Data in this exercise:
====================

**src/core/cir_map.svh**
```systemverilog
`ifndef CIR_MAP_SVH
`define CIR_MAP_SVH
// ----------------------------------------------------------------
// register offsets (byte addresses)
// ----------------------------------------------------------------
`define CIR_OFS_STATUS_WORD  8'h00
`define CIR_OFS_IRQ_STAT     8'h04
`define CIR_OFS_IRQ_MASK     8'h08
`define CIR_OFS_LAST_VECTOR  8'h0C
`define CIR_OFS_VEC_BASE     8'h10
// ----------------------------------------------------------------
// status word fields
// ----------------------------------------------------------------
`define CIR_SW_T1            15
`define CIR_SW_T0            14
`define CIR_SW_S             13
`define CIR_SW_M             12
`define CIR_SW_MASK_HI       10
`define CIR_SW_MASK_LO       8
`define CIR_SW_RESET         16'h2700
// ----------------------------------------------------------------
// event bits of the interrupt status register
// ----------------------------------------------------------------
`define CIR_EV_RECOG         0
`define CIR_EV_SPURIOUS      1
`define CIR_EV_AUTOVEC       2
`define CIR_EV_EDGE7         3
`define CIR_EV_W             4
// ----------------------------------------------------------------
// vectors and frame formats
// ----------------------------------------------------------------
`define CIR_VEC_SPURIOUS     8'h18
`define CIR_VEC_AUTO_BASE    8'h18
`define CIR_FMT_NORMAL       4'h0
`define CIR_FMT_THROWAWAY    4'h1
`define CIR_LEVEL_NMI        3'h7
`endif

```
**src/core/cir_pkg.sv**
```systemverilog
`default_nettype none
package cir_pkg;
  // service sequence phases
  typedef enum logic [2:0] {CIR_IDLE, CIR_ACK, CIR_STACK, CIR_STACK2, CIR_FETCH} cir_phase_t;

  // one exception frame pushed on the supervisor stack
  typedef struct packed {
    logic [15:0] offsetWord;   // format in [15:12], vector offset in [11:0]
    logic [31:0] pc;
    logic [15:0] srCopy;
  } cir_frame_t;

  // answer of the interrupt acknowledge cycle
  typedef struct packed {
    logic       done;
    logic       busError;
    logic       selfVectorRequest;
    logic [7:0] vector;
  } cir_ack_t;

  // complete block state
  typedef struct packed {
    logic [2:0]  sync1;
    logic [2:0]  sync2;
    logic [2:0]  prevSample;
    logic [2:0]  validLevel;
    logic [2:0]  validPrev;
    logic        edgeSeven;
    logic        pendingOut;
    logic [15:0] statusWord;
    logic [15:0] srCopy;
    logic [2:0]  svcLevel;
    logic [7:0]  vector;
    cir_phase_t  phase;
    logic        ackReq;
    logic [2:0]  tmLevel;
    logic        push;
    cir_frame_t  frame;
    logic        fetchReq;
    logic [31:0] fetchAddr;
    logic        resume;
    logic [31:0] newPc;
    logic [31:0] savedPc;
    logic [3:0]  evStat;
    logic [3:0]  evMask;
    logic        irq;
    logic [31:0] vecBase;
    logic [31:0] rdData;
  } cir_state_t;
endpackage : cir_pkg
`default_nettype wire

```
**src/core/cir_ctrl.sv**
```systemverilog
// Function
// three active-low lines encode level 0..7, line 0 is the LSB.
// sample every edge; accept a level held unchanged two clock periods.
// requester holds its level until its acknowledge cycle runs.
// valid level strictly above the status mask becomes pending.
// each change from below seven to seven is a new request, unmaskable.
// lowering the mask below a held level retriggers by comparison.
// mask six or seven blocks levels one to six, no re-edge retrigger.
// drive the pending output when a request is made pending.
// on service copy status, set supervisor, stop trace, mask gets level.
// fetch vector by acknowledge cycle, level on transfer modifier outputs.
// self-vector request selects vector 24 plus serviced level.
// bus error during acknowledge makes it spurious, vector 24.
// push offset, next-instruction counter and saved status copy.
// master bit set: clear it, push format 1 frame with supervisor set.
// load counter from selected vector entry, then resume.
// sharing requesters each hold level until their own acknowledge.
// unprogrammed vectoring peripheral usually returns vector 15.
// pending at end of another exception starts interrupt processing at once.
// pending state and output clear once the acknowledge cycle starts.
//
// Decided for this implementation: the placing of the registers and the strobed register port.
`timescale 1ns/10ps
`default_nettype none
`include "cir_map.svh"

module cir_ctrl
(
  // clock and reset
  input  wire  logic                clk,
  input  wire  logic                rst_n,
  // interrupt request lines, active low
  input  wire  logic [2:0]          requestLevelLines_n,
  output var   logic                pendingIndicatorOut_n,
  // processor core handshakes
  input  wire  logic                instBoundary,
  input  wire  logic                exceptionDone,
  input  wire  logic [31:0]         nextPc,
  // interrupt acknowledge cycle
  output var   logic                ackReq,
  output var   logic [2:0]          tmLevel,
  input  wire  cir_pkg::cir_ack_t   ackIn,
  // stack push port
  output var   logic                push,
  output var   cir_pkg::cir_frame_t frame,
  input  wire  logic                pushDone,
  // vector table read port
  output var   logic                fetchReq,
  output var   logic [31:0]         fetchAddr,
  input  wire  logic                fetchDone,
  input  wire  logic [31:0]         fetchData,
  // handler start
  output var   logic                resume,
  output var   logic [31:0]         newPc,
  output var   logic [15:0]         statusWord,
  // register port
  input  wire  logic [7:0]          regAddr,
  input  wire  logic [31:0]         regWrData,
  input  wire  logic                regWr,
  input  wire  logic                regRd,
  output var   logic [31:0]         regRdData,
  output var   logic                irq
);
  import cir_pkg::*;

  cir_state_t st_r;
  cir_state_t st_nxt;

  // ------------------------------------------------------------
  // next-state logic
  // ------------------------------------------------------------
  // one combinational process keeps the whole sequence in one place
  always_comb
  begin
    logic [2:0] maskNow;
    logic       levelCmp;
    logic       startSvc;
    logic [2:0] lvl;
    logic [7:0] vec;
    logic [3:0] ev;
    st_nxt   = st_r;
    maskNow  = st_r.statusWord[`CIR_SW_MASK_HI:`CIR_SW_MASK_LO];
    levelCmp = 1'b0;
    startSvc = 1'b0;
    lvl      = 3'h0;
    vec      = 8'h00;
    ev       = 4'h0;
    st_nxt.push     = 1'b0;
    st_nxt.resume   = 1'b0;
    st_nxt.rdData   = 32'h0000_0000;

    // invert the active-low lines so level 0 means no request
    // two-flop synchroniser; sync1 feeds only sync2
    st_nxt.sync1      = ~requestLevelLines_n;
    st_nxt.sync2      = st_r.sync1;
    st_nxt.prevSample = st_r.sync2;
    // accept only when two consecutive samples agree
    if (st_r.sync2 == st_r.prevSample)
    begin
      st_nxt.validLevel = st_r.sync2;
    end
    st_nxt.validPrev = st_r.validLevel;

    // strict comparison; R6 and R7 follow from it being level based
    levelCmp = (st_r.validLevel > maskNow);

    // rising into seven latches a request regardless of mask
    if (st_r.validLevel == `CIR_LEVEL_NMI && st_r.validPrev != `CIR_LEVEL_NMI)
    begin
      st_nxt.edgeSeven = 1'b1;
      ev[`CIR_EV_EDGE7] = 1'b1;
    end

    // a boundary or a finished exception both open the window
    startSvc = (st_r.phase == CIR_IDLE) && st_r.pendingOut && (instBoundary || exceptionDone);
    lvl      = st_r.edgeSeven ? `CIR_LEVEL_NMI : st_r.validLevel;

    // pending shows as soon as a request qualifies while the sequence is idle
    if (st_r.phase == CIR_IDLE && (levelCmp || st_r.edgeSeven))
    begin
      st_nxt.pendingOut = 1'b1;
    end
    else if (st_r.phase == CIR_IDLE && !st_r.edgeSeven)
    begin
      // request withdrawn before service: nothing is pending any more
      st_nxt.pendingOut = 1'b0;
    end

    unique case (st_r.phase)
      CIR_IDLE:
      begin
        if (startSvc)
        begin
          // copy status, supervisor on, trace off, mask to level
          st_nxt.srCopy = st_r.statusWord;
          st_nxt.statusWord[`CIR_SW_S]  = 1'b1;
          st_nxt.statusWord[`CIR_SW_T1] = 1'b0;
          st_nxt.statusWord[`CIR_SW_T0] = 1'b0;
          st_nxt.statusWord[`CIR_SW_MASK_HI:`CIR_SW_MASK_LO] = lvl;
          st_nxt.svcLevel = lvl;
          st_nxt.savedPc  = nextPc;
          // acknowledge cycle carries the level
          st_nxt.ackReq   = 1'b1;
          st_nxt.tmLevel  = lvl;
          // pending clears as the acknowledge cycle starts
          st_nxt.pendingOut = 1'b0;
          if (lvl == `CIR_LEVEL_NMI && !ev[`CIR_EV_EDGE7])
          begin
            st_nxt.edgeSeven = 1'b0;
          end
          ev[`CIR_EV_RECOG] = 1'b1;
          st_nxt.phase = CIR_ACK;
        end
      end
      CIR_ACK:
      begin
        if (ackIn.done)
        begin
          if (ackIn.busError)
          begin
            // spurious interrupt
            vec = `CIR_VEC_SPURIOUS;
            ev[`CIR_EV_SPURIOUS] = 1'b1;
          end
          else if (ackIn.selfVectorRequest)
          begin
            // autovector from the serviced level
            vec = `CIR_VEC_AUTO_BASE + {5'h00, st_r.svcLevel};
            ev[`CIR_EV_AUTOVEC] = 1'b1;
          end
          else
          begin
            // an unprogrammed peripheral's vector is taken as given
            vec = ackIn.vector;
          end
          st_nxt.vector = vec;
          st_nxt.ackReq = 1'b0;
          // first frame with the next-instruction counter
          st_nxt.push  = 1'b1;
          st_nxt.frame = '{offsetWord: {`CIR_FMT_NORMAL, 2'b00, vec, 2'b00},
                           pc: st_r.savedPc, srCopy: st_r.srCopy};
          st_nxt.phase = CIR_STACK;
        end
      end
      CIR_STACK:
      begin
        if (pushDone)
        begin
          if (st_r.statusWord[`CIR_SW_M])
          begin
            // throwaway frame on the interrupt stack
            st_nxt.statusWord[`CIR_SW_M] = 1'b0;
            st_nxt.push  = 1'b1;
            st_nxt.frame.offsetWord[15:12] = `CIR_FMT_THROWAWAY;
            st_nxt.frame.srCopy[`CIR_SW_S] = 1'b1;
            st_nxt.phase = CIR_STACK2;
          end
          else
          begin
            st_nxt.fetchReq  = 1'b1;
            st_nxt.fetchAddr = st_r.vecBase + {22'h00_0000, st_r.vector, 2'b00};
            st_nxt.phase     = CIR_FETCH;
          end
        end
      end
      CIR_STACK2:
      begin
        if (pushDone)
        begin
          st_nxt.fetchReq  = 1'b1;
          st_nxt.fetchAddr = st_r.vecBase + {22'h00_0000, st_r.vector, 2'b00};
          st_nxt.phase     = CIR_FETCH;
        end
      end
      CIR_FETCH:
      begin
        if (fetchDone)
        begin
          // handler address from the vector entry, then run
          st_nxt.fetchReq = 1'b0;
          st_nxt.newPc    = fetchData;
          st_nxt.resume   = 1'b1;
          st_nxt.phase    = CIR_IDLE;
        end
      end
    endcase

    // ------------------------------------------------------------
    // register writes; software status writes only land while idle
    // ------------------------------------------------------------
    if (regWr)
    begin
      case (regAddr)
        `CIR_OFS_STATUS_WORD:
        begin
          if (st_r.phase == CIR_IDLE && !startSvc)
          begin
            // lowering the mask here lets the comparison retrigger
            st_nxt.statusWord = regWrData[15:0];
          end
        end
        `CIR_OFS_IRQ_STAT: st_nxt.evStat = st_r.evStat & ~regWrData[3:0];
        `CIR_OFS_IRQ_MASK: st_nxt.evMask = regWrData[3:0];
        `CIR_OFS_VEC_BASE: st_nxt.vecBase = regWrData;
        default:           st_nxt.vecBase = st_nxt.vecBase;
      endcase
    end
    // new events win over a same-cycle clear
    st_nxt.evStat = st_nxt.evStat | ev;
    st_nxt.irq    = |(st_nxt.evStat & st_nxt.evMask);

    // reads answer one cycle later; unmapped offsets read zero
    if (regRd)
    begin
      case (regAddr)
        `CIR_OFS_STATUS_WORD: st_nxt.rdData = {16'h0000, st_r.statusWord};
        `CIR_OFS_IRQ_STAT:    st_nxt.rdData = {28'h000_0000, st_r.evStat};
        `CIR_OFS_IRQ_MASK:    st_nxt.rdData = {28'h000_0000, st_r.evMask};
        `CIR_OFS_LAST_VECTOR: st_nxt.rdData = {24'h00_0000, st_r.vector};
        `CIR_OFS_VEC_BASE:    st_nxt.rdData = st_r.vecBase;
        default:              st_nxt.rdData = 32'h0000_0000;
      endcase
    end
  end

  // ------------------------------------------------------------
  // state register
  // ------------------------------------------------------------
  // synchronous reset; every field takes a constant
  always_ff @(posedge clk)
  begin
    if (!rst_n)
    begin
      st_r            <= '0;
      st_r.phase      <= CIR_IDLE;
      st_r.statusWord <= `CIR_SW_RESET;
    end
    else
    begin
      st_r <= st_nxt;
    end
  end

  // outputs straight from flip-flops
  assign pendingIndicatorOut_n = ~st_r.pendingOut;
  assign ackReq    = st_r.ackReq;
  assign tmLevel   = st_r.tmLevel;
  assign push      = st_r.push;
  assign frame     = st_r.frame;
  assign fetchReq  = st_r.fetchReq;
  assign fetchAddr = st_r.fetchAddr;
  assign resume    = st_r.resume;
  assign newPc     = st_r.newPc;
  assign statusWord = st_r.statusWord;
  assign regRdData = st_r.rdData;
  assign irq       = st_r.irq;

endmodule : cir_ctrl
`default_nettype wire

```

====================

Required action:
Using the records above, gather all lines where the string "only" is present.

Result of the task:
    // two-flop synchroniser; sync1 feeds only sync2
    // accept only when two consecutive samples agree
    // register writes; software status writes only land while idle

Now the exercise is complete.